(Collected data entries)
--- src/rtl/ldtu_pkg.sv ---
`default_nettype none
// ============================================================================
//  Package : ldtu_pkg
//  Purpose : Shared definitions for the LiTe-DTU output FIFO read path:
//            word_type codes, default idle/trailer constants, scheduler
//            state encoding and the saturating error-counter helper.
//  Ports   : none (package)
//  Rev     : 1.0  initial release
// ============================================================================
package ldtu_pkg;

  // word_type codes carried alongside every output word
  localparam logic [1:0] WT_IDLE  = 2'b00;
  localparam logic [1:0] WT_DATA  = 2'b01;
  localparam logic [1:0] WT_TRAIL = 2'b10;

  // defaults for the idle filler word and the trailer tag byte
  localparam logic [31:0] IDLE_PATTERN_DEF = 32'hEAAA_AAAA;
  localparam logic [7:0]  TRAILER_TAG_DEF  = 8'hD2;

  // scheduler state encoding
  localparam logic [0:0] ST_RUN   = 1'b0;
  localparam logic [0:0] ST_TRAIL = 1'b1;

  // 6-bit counter that sticks at 63 instead of wrapping
  function automatic logic [5:0] sat_inc6(input logic [5:0] cnt, input logic inc);
    logic [5:0] res;
    res = cnt;
    if (inc && (cnt != 6'h3F)) begin
      res = cnt + 6'd1;
    end
    return res;
  endfunction

endpackage
`default_nettype wire

--- src/rtl/ldtu_ofifo_rd_sched.sv ---
`default_nettype none
// ============================================================================
//  Module  : ldtu_ofifo_rd_sched
//  Purpose : Read scheduler and frame builder for the Hamming output FIFO.
//            Issues bounded read pulses, forwards decoded words as a
//            continuous stream (idle-filled) and closes each frame of
//            FrameLen data words with a trailer {tag, frame#, serr, derr}.
//  Ports   : CLK, reset (sync, active-low)
//            empty_signal / full_signal  - FIFO status
//            dec_valid / dec_data / dec_single_err / dec_double_err
//                                        - decoder return path
//            read_signal                 - one-cycle FIFO read request
//            data_out / word_type        - registered output stream
//            overflow_flag / proto_err   - sticky status flags
//  Rev     : 1.0  initial release
// ============================================================================
module ldtu_ofifo_rd_sched
  import ldtu_pkg::*;
#(
  parameter int          Nbits_out   = 32,
  parameter int          FrameLen    = 50,
  parameter int          MaxInFlight = 2,
  parameter logic [31:0] IdlePattern = IDLE_PATTERN_DEF,
  parameter logic [7:0]  TrailerTag  = TRAILER_TAG_DEF
) (
  input  logic                 CLK,
  input  logic                 reset,
  input  logic                 empty_signal,
  input  logic                 full_signal,
  input  logic                 dec_valid,
  input  logic [Nbits_out-1:0] dec_data,
  input  logic                 dec_single_err,
  input  logic                 dec_double_err,
  output logic                 read_signal,
  output logic [Nbits_out-1:0] data_out,
  output logic [1:0]           word_type,
  output logic                 overflow_flag,
  output logic                 proto_err
);

  localparam logic [11:0] c_frame_len    = 12'(FrameLen);
  localparam logic [11:0] c_frame_last   = 12'(FrameLen - 1);
  localparam logic [1:0]  c_max_inflight = 2'(MaxInFlight);

  logic [0:0]           state_q, state_d;
  logic                 read_signal_q, read_signal_d;
  logic [Nbits_out-1:0] data_out_q, data_out_d;
  logic [1:0]           word_type_q, word_type_d;
  logic [1:0]           inflight_q, inflight_d;
  logic [11:0]          issued_q, issued_d;
  logic [11:0]          returned_q, returned_d;
  logic [11:0]          frame_num_q, frame_num_d;
  logic [5:0]           serr_cnt_q, serr_cnt_d;
  logic [5:0]           derr_cnt_q, derr_cnt_d;
  logic                 overflow_q, overflow_d;
  logic                 proto_q, proto_d;

  logic                 w_issue;
  logic                 w_retire;
  logic                 w_last_word;
  logic [31:0]          w_trailer;

  // inflight and issued advance on the edge that registers read_signal, so
  // a pulse about to appear is already counted and back-to-back decisions
  // cannot overshoot MaxInFlight or FrameLen.
  assign w_issue     = (state_q == ST_RUN) && !empty_signal &&
                       (inflight_q < c_max_inflight) && (issued_q < c_frame_len);
  // never let an unexpected return drive the in-flight count below zero
  assign w_retire    = dec_valid && (inflight_q != 2'd0);
  assign w_last_word = (state_q == ST_RUN) && dec_valid && (returned_q == c_frame_last);
  assign w_trailer   = {TrailerTag, frame_num_q, serr_cnt_q, derr_cnt_q};

  // ---------------------------------------------------------------- registers
  always_ff @(posedge CLK) begin
    if (!reset) begin
      state_q       <= ST_RUN;
      read_signal_q <= 1'b0;
      data_out_q    <= Nbits_out'(IdlePattern);
      word_type_q   <= WT_IDLE;
      inflight_q    <= 2'd0;
      issued_q      <= 12'd0;
      returned_q    <= 12'd0;
      frame_num_q   <= 12'd0;
      serr_cnt_q    <= 6'd0;
      derr_cnt_q    <= 6'd0;
      overflow_q    <= 1'b0;
      proto_q       <= 1'b0;
    end else begin
      state_q       <= state_d;
      read_signal_q <= read_signal_d;
      data_out_q    <= data_out_d;
      word_type_q   <= word_type_d;
      inflight_q    <= inflight_d;
      issued_q      <= issued_d;
      returned_q    <= returned_d;
      frame_num_q   <= frame_num_d;
      serr_cnt_q    <= serr_cnt_d;
      derr_cnt_q    <= derr_cnt_d;
      overflow_q    <= overflow_d;
      proto_q       <= proto_d;
    end
  end

  // --------------------------------------------------------------- next state
  always_comb begin
    state_d = state_q;
    case (state_q)
      ST_RUN:   if (w_last_word) state_d = ST_TRAIL;
      ST_TRAIL: state_d = ST_RUN;
      default:  state_d = ST_RUN;
    endcase
  end

  // ----------------------------------------------------------- outputs/datapath
  always_comb begin
    read_signal_d = w_issue;
    data_out_d    = Nbits_out'(IdlePattern);
    word_type_d   = WT_IDLE;
    issued_d      = issued_q + {11'd0, w_issue};
    returned_d    = returned_q;
    frame_num_d   = frame_num_q;
    serr_cnt_d    = serr_cnt_q;
    derr_cnt_d    = derr_cnt_q;
    inflight_d    = inflight_q;
    overflow_d    = overflow_q | full_signal;
    // a word returning in TRAIL or with nothing outstanding breaks pairing
    proto_d       = proto_q | (dec_valid && ((inflight_q == 2'd0) || (state_q == ST_TRAIL)));

    case ({w_issue, w_retire})
      2'b10:   inflight_d = inflight_q + 2'd1;
      2'b01:   inflight_d = inflight_q - 2'd1;
      default: inflight_d = inflight_q;
    endcase

    case (state_q)
      ST_RUN: begin
        if (dec_valid) begin
          data_out_d  = dec_data;
          word_type_d = WT_DATA;
          returned_d  = returned_q + 12'd1;
          serr_cnt_d  = sat_inc6(serr_cnt_q, dec_single_err);
          derr_cnt_d  = sat_inc6(derr_cnt_q, dec_double_err);
        end
      end
      ST_TRAIL: begin
        // trailer reports the finished frame, then the frame state rolls over
        data_out_d  = Nbits_out'(w_trailer);
        word_type_d = WT_TRAIL;
        issued_d    = 12'd0;
        returned_d  = 12'd0;
        serr_cnt_d  = 6'd0;
        derr_cnt_d  = 6'd0;
        frame_num_d = frame_num_q + 12'd1;
      end
      default: begin
        data_out_d = Nbits_out'(IdlePattern);
      end
    endcase
  end

  assign read_signal   = read_signal_q;
  assign data_out      = data_out_q;
  assign word_type     = word_type_q;
  assign overflow_flag = overflow_q;
  assign proto_err     = proto_q;

endmodule
`default_nettype wire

* [WHAT TO DO]: Make a copy of each line in the records above that has the word "status".

* [YOUR RESPONSE]:
//            empty_signal / full_signal  - FIFO status
//            overflow_flag / proto_err   - sticky status flags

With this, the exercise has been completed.